Material for the task:
Background: an optimization exercise with open tools, aiming at small area. Do not read the settings as production practice. No run shown here included a check of the RTL's function; only the layout flow was run. No activity file was given, so power comes from the tool's default toggle rates.

<file path="run.sh">
#!/bin/bash
# synth_recipe.tcl (not shown) runs the flow's synth.tcl, then flattens the netlist and writes it again
# the make line also repeats each setting of config.mk as NAME=value (left out here)
make -C /OpenROAD-flow-scripts/flow DESIGN_CONFIG=/design/flow/config.mk WORK_HOME=/design/flow/orfs CLKGATE_MAP_FILE= SYNTH_SCRIPT=/design/flow/synth_recipe.tcl finish
</file>
<file path="config.mk">
export PLATFORM = sky130hd
export DESIGN_NAME = multiply_matrix
export DESIGN_NICKNAME = multiply_matrix
export VERILOG_FILES = /design/flow/design.v
export SDC_FILE = /design/flow/constraint.sdc
export NUM_CORES = 8
export LEC_CHECK = 0
export CAP_MARGIN = 20
export CORE_MARGIN = 2
export CORE_UTILIZATION = 40
export CTS_BUF_LIST = sky130_fd_sc_hd__clkbuf_4 sky130_fd_sc_hd__clkbuf_8
export CTS_CLUSTER_DIAMETER = 60
export CTS_CLUSTER_SIZE = 20
export SLEW_MARGIN = 20
export SYNTH_HIERARCHICAL = 1
</file>
<file path="constraint.sdc">
create_clock -name core_clock -period 5.0 [get_ports {clk}]
set_input_delay 1.0000 -clock core_clock [delete_from_list [all_inputs] [get_ports {clk}]]
set_output_delay 1.0000 -clock core_clock [all_outputs]
set_load 0.01 [all_outputs]
</file>
Source: an optimization exercise on an open RTL-to-GDS flow (aim: small area). Production flows keep margins and buffers that such runs may drop.
In this exercise RTL edits were held to simulation tests only and were not proved equivalent to the original.
Power and IR drop assume default switching activity.

==> flow/design.v, too long to show whole: its modules and the start of the top module <==
// module ym2149_vol_table: 8199 lines
// module ym2149: 279 lines
module ym2149
(
	input      [7:0] I_DA,
	output reg [7:0] O_DA,
	output           O_DA_OE_L,
	input            I_A9_L,
	input            I_A8,
	input            I_BDIR,
	input            I_BC2,
	input            I_BC1,
	input            I_SEL_L,
	output reg [9:0] O_AUDIO,
	input      [7:0] I_IOA,
	output     [7:0] O_IOA,
	output           O_IOA_OE_L,
	input      [7:0] I_IOB,
	output     [7:0] O_IOB,
	output           O_IOB_OE_L,
	input            ENA,      
	input            RESET_L,
	input            CLK
);
  // ...
==> flow/flow/run.sh <==
#!/bin/bash
# Own layout flow: the standard layout (standard.sh) with one change. Its synthesis
# (synth_recipe.tcl, ORFS's synth.tcl) maps the logic with the area-oriented ABC script
# flow/abc.script instead of ORFS's speed script, and keeps ABC from using the two cells
# with the smallest output load limits (a2111oi_0, o311ai_0), which the routed layout's
# wires can overload. Everything else, the registers included, is the standard synthesis
# and layout.
set -euo pipefail
W=$(pwd)
X="-dont_use sky130_fd_sc_hd__a2111oi_0 -dont_use sky130_fd_sc_hd__o311ai_0"
sed "s#log_cmd abc {\*}\$abc_args#log_cmd abc {*}[lreplace \$abc_args 1 1 $W/flow/abc.script] $X#" \
  "$FLOW_HOME/scripts/synth.tcl" > "$W/own_synth_body.tcl"
grep -q "flow/abc.script" "$W/own_synth_body.tcl"
sed "s#source \$::env(SCRIPTS_DIR)/synth.tcl#source $W/own_synth_body.tcl#" synth_recipe.tcl > "$W/own_synth.tcl"
grep -q "own_synth_body.tcl" "$W/own_synth.tcl"
bash standard.sh SYNTH_SCRIPT="$W/own_synth.tcl" finish > "$W/flow_make.log" 2>&1
==> flow/flow/abc.script <==
strash
&get -n
&dch -f
&nf -a -R 1000
&put
==> flow/standard.sh <==
#!/bin/bash
# synth_recipe.tcl (not shown) runs the flow's synth.tcl, then flattens the netlist and writes it again
# the make line also repeats each setting of config.mk as NAME=value (left out here)
make -C /OpenROAD-flow-scripts/flow DESIGN_CONFIG=/design/flow/config.mk WORK_HOME=/design/flow/orfs CLKGATE_MAP_FILE= SYNTH_SCRIPT=/design/flow/synth_recipe.tcl "${@:-finish}"
==> flow/config.mk <==
export PLATFORM = sky130hd
export DESIGN_NAME = ym2149
export DESIGN_NICKNAME = ym2149
export VERILOG_FILES = /design/flow/design.v
export SDC_FILE = /design/flow/constraint.sdc
export NUM_CORES = 4
export LEC_CHECK = 0
export CAP_MARGIN = 30
export CELL_PAD_IN_SITES_DETAIL_PLACEMENT = 1
export CELL_PAD_IN_SITES_GLOBAL_PLACEMENT = 2
export CORE_MARGIN = 2
export CORE_UTILIZATION = 20
export CTS_BUF_LIST = sky130_fd_sc_hd__clkbuf_4 sky130_fd_sc_hd__clkbuf_8
export GPL_TIMING_DRIVEN = 0
export PLACE_DENSITY = 0.25
export SLEW_MARGIN = 20
export SYNTH_MEMORY_MAX_BITS = 65536
==> flow/constraint.sdc <==
create_clock -name core_clock -period 20.0 [get_ports {CLK}]
set_input_delay 4.0000 -clock core_clock [delete_from_list [all_inputs] [get_ports {CLK}]]
set_output_delay 4.0000 -clock core_clock [all_outputs]
set_load 0.01 [all_outputs]
==> impl_metrics.json, run 1 <==
{
  "wl_met1_um": 119000,
  "drv_slew": 0,
  "seq_power_share_pct": 34.7,
  "synth_area_per_cell_um2": 7.19,
  "status": "no timing/DRC/antenna violations",
  "power_leader": "clock",
  "synthToLayoutAreaGrowth_pct": 30.1,
  "fmax_mhz": 55.7,
  "crit_slowest_cell": "clkinv_1",
  "regMostFlops": "regs",
  "r2r_end": "vol_table_val[7]",
  "cp_common_cell": "nor2_1",
  "inverters_excl_clock": 116,
  "async_flop_share_pct": 0,
  "synth_top_family_by_area": "compound AO/OA/AOI/OAI gates",
  "clock-sinks": 243,
  "synth_mux_area_share_pct": 1.46,
  "design.seq.count": 243,
  "grt_usage_pct": 44.3,
  "cp.depth": 53,
  "multi_input_area_share_pct": 59.9,
  "gr-max-usage-layer": "met2",
  "postCtsSetupBuffers": 0,
  "final_area_um2": 32900,
  "slew_headroom_pct": 17.0,
  "num-nonclk-buffers": 249,
  "grt_pass1_wl_um": 382000,
  "seq_area_um2": 5870,
  "met1_usage_pct": 54.4,
  "dr_wl_met2_um": 107000,
  "rsz0062_at_grt": "false",
  "worstPathMaxFanout": 29,
  "tightest_slew_ns": 1.24,
  "sw_frac_of_total_pct": 38.6,
  "critPathCapture": "vol_table_val[7]",
  "worstReg2RegStart": "poly17[0]"
}
==> run 2: changes to the inputs <==
--- a/flow/config.mk
+++ b/flow/config.mk
@@ -6,5 +6,5 @@
 export NUM_CORES = 4
 export LEC_CHECK = 0
-export CAP_MARGIN = 30
+export CAP_MARGIN = 25
 export CELL_PAD_IN_SITES_DETAIL_PLACEMENT = 1
 export CELL_PAD_IN_SITES_GLOBAL_PLACEMENT = 2
==> run 2 against run 1 <==
- largest cell class unchanged
- critical path type unchanged
- sequential share of layout area up 0.19 points
- combinational power about the same
- fmax up 0.11%
- critical path depth down 1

Activity: From the first record to the last, copy everything exactly.

Result of the exercise:
Background: an optimization exercise with open tools, aiming at small area. Do not read the settings as production practice. No run shown here included a check of the RTL's function; only the layout flow was run. No activity file was given, so power comes from the tool's default toggle rates.

<file path="run.sh">
#!/bin/bash
# synth_recipe.tcl (not shown) runs the flow's synth.tcl, then flattens the netlist and writes it again
# the make line also repeats each setting of config.mk as NAME=value (left out here)
make -C /OpenROAD-flow-scripts/flow DESIGN_CONFIG=/design/flow/config.mk WORK_HOME=/design/flow/orfs CLKGATE_MAP_FILE= SYNTH_SCRIPT=/design/flow/synth_recipe.tcl finish
</file>
<file path="config.mk">
export PLATFORM = sky130hd
export DESIGN_NAME = multiply_matrix
export DESIGN_NICKNAME = multiply_matrix
export VERILOG_FILES = /design/flow/design.v
export SDC_FILE = /design/flow/constraint.sdc
export NUM_CORES = 8
export LEC_CHECK = 0
export CAP_MARGIN = 20
export CORE_MARGIN = 2
export CORE_UTILIZATION = 40
export CTS_BUF_LIST = sky130_fd_sc_hd__clkbuf_4 sky130_fd_sc_hd__clkbuf_8
export CTS_CLUSTER_DIAMETER = 60
export CTS_CLUSTER_SIZE = 20
export SLEW_MARGIN = 20
export SYNTH_HIERARCHICAL = 1
</file>
<file path="constraint.sdc">
create_clock -name core_clock -period 5.0 [get_ports {clk}]
set_input_delay 1.0000 -clock core_clock [delete_from_list [all_inputs] [get_ports {clk}]]
set_output_delay 1.0000 -clock core_clock [all_outputs]
set_load 0.01 [all_outputs]
</file>
Source: an optimization exercise on an open RTL-to-GDS flow (aim: small area). Production flows keep margins and buffers that such runs may drop.
In this exercise RTL edits were held to simulation tests only and were not proved equivalent to the original.
Power and IR drop assume default switching activity.

==> flow/design.v, too long to show whole: its modules and the start of the top module <==
// module ym2149_vol_table: 8199 lines
// module ym2149: 279 lines
module ym2149
(
	input      [7:0] I_DA,
	output reg [7:0] O_DA,
	output           O_DA_OE_L,
	input            I_A9_L,
	input            I_A8,
	input            I_BDIR,
	input            I_BC2,
	input            I_BC1,
	input            I_SEL_L,
	output reg [9:0] O_AUDIO,
	input      [7:0] I_IOA,
	output     [7:0] O_IOA,
	output           O_IOA_OE_L,
	input      [7:0] I_IOB,
	output     [7:0] O_IOB,
	output           O_IOB_OE_L,
	input            ENA,      
	input            RESET_L,
	input            CLK
);
  // ...
==> flow/flow/run.sh <==
#!/bin/bash
# Own layout flow: the standard layout (standard.sh) with one change. Its synthesis
# (synth_recipe.tcl, ORFS's synth.tcl) maps the logic with the area-oriented ABC script
# flow/abc.script instead of ORFS's speed script, and keeps ABC from using the two cells
# with the smallest output load limits (a2111oi_0, o311ai_0), which the routed layout's
# wires can overload. Everything else, the registers included, is the standard synthesis
# and layout.
set -euo pipefail
W=$(pwd)
X="-dont_use sky130_fd_sc_hd__a2111oi_0 -dont_use sky130_fd_sc_hd__o311ai_0"
sed "s#log_cmd abc {\*}\$abc_args#log_cmd abc {*}[lreplace \$abc_args 1 1 $W/flow/abc.script] $X#" \
  "$FLOW_HOME/scripts/synth.tcl" > "$W/own_synth_body.tcl"
grep -q "flow/abc.script" "$W/own_synth_body.tcl"
sed "s#source \$::env(SCRIPTS_DIR)/synth.tcl#source $W/own_synth_body.tcl#" synth_recipe.tcl > "$W/own_synth.tcl"
grep -q "own_synth_body.tcl" "$W/own_synth.tcl"
bash standard.sh SYNTH_SCRIPT="$W/own_synth.tcl" finish > "$W/flow_make.log" 2>&1
==> flow/flow/abc.script <==
strash
&get -n
&dch -f
&nf -a -R 1000
&put
==> flow/standard.sh <==
#!/bin/bash
# synth_recipe.tcl (not shown) runs the flow's synth.tcl, then flattens the netlist and writes it again
# the make line also repeats each setting of config.mk as NAME=value (left out here)
make -C /OpenROAD-flow-scripts/flow DESIGN_CONFIG=/design/flow/config.mk WORK_HOME=/design/flow/orfs CLKGATE_MAP_FILE= SYNTH_SCRIPT=/design/flow/synth_recipe.tcl "${@:-finish}"
==> flow/config.mk <==
export PLATFORM = sky130hd
export DESIGN_NAME = ym2149
export DESIGN_NICKNAME = ym2149
export VERILOG_FILES = /design/flow/design.v
export SDC_FILE = /design/flow/constraint.sdc
export NUM_CORES = 4
export LEC_CHECK = 0
export CAP_MARGIN = 30
export CELL_PAD_IN_SITES_DETAIL_PLACEMENT = 1
export CELL_PAD_IN_SITES_GLOBAL_PLACEMENT = 2
export CORE_MARGIN = 2
export CORE_UTILIZATION = 20
export CTS_BUF_LIST = sky130_fd_sc_hd__clkbuf_4 sky130_fd_sc_hd__clkbuf_8
export GPL_TIMING_DRIVEN = 0
export PLACE_DENSITY = 0.25
export SLEW_MARGIN = 20
export SYNTH_MEMORY_MAX_BITS = 65536
==> flow/constraint.sdc <==
create_clock -name core_clock -period 20.0 [get_ports {CLK}]
set_input_delay 4.0000 -clock core_clock [delete_from_list [all_inputs] [get_ports {CLK}]]
set_output_delay 4.0000 -clock core_clock [all_outputs]
set_load 0.01 [all_outputs]
==> impl_metrics.json, run 1 <==
{
  "wl_met1_um": 119000,
  "drv_slew": 0,
  "seq_power_share_pct": 34.7,
  "synth_area_per_cell_um2": 7.19,
  "status": "no timing/DRC/antenna violations",
  "power_leader": "clock",
  "synthToLayoutAreaGrowth_pct": 30.1,
  "fmax_mhz": 55.7,
  "crit_slowest_cell": "clkinv_1",
  "regMostFlops": "regs",
  "r2r_end": "vol_table_val[7]",
  "cp_common_cell": "nor2_1",
  "inverters_excl_clock": 116,
  "async_flop_share_pct": 0,
  "synth_top_family_by_area": "compound AO/OA/AOI/OAI gates",
  "clock-sinks": 243,
  "synth_mux_area_share_pct": 1.46,
  "design.seq.count": 243,
  "grt_usage_pct": 44.3,
  "cp.depth": 53,
  "multi_input_area_share_pct": 59.9,
  "gr-max-usage-layer": "met2",
  "postCtsSetupBuffers": 0,
  "final_area_um2": 32900,
  "slew_headroom_pct": 17.0,
  "num-nonclk-buffers": 249,
  "grt_pass1_wl_um": 382000,
  "seq_area_um2": 5870,
  "met1_usage_pct": 54.4,
  "dr_wl_met2_um": 107000,
  "rsz0062_at_grt": "false",
  "worstPathMaxFanout": 29,
  "tightest_slew_ns": 1.24,
  "sw_frac_of_total_pct": 38.6,
  "critPathCapture": "vol_table_val[7]",
  "worstReg2RegStart": "poly17[0]"
}
==> run 2: changes to the inputs <==
--- a/flow/config.mk
+++ b/flow/config.mk
@@ -6,5 +6,5 @@
 export NUM_CORES = 4
 export LEC_CHECK = 0
-export CAP_MARGIN = 30
+export CAP_MARGIN = 25
 export CELL_PAD_IN_SITES_DETAIL_PLACEMENT = 1
 export CELL_PAD_IN_SITES_GLOBAL_PLACEMENT = 2
==> run 2 against run 1 <==
- largest cell class unchanged
- critical path type unchanged
- sequential share of layout area up 0.19 points
- combinational power about the same
- fmax up 0.11%
- critical path depth down 1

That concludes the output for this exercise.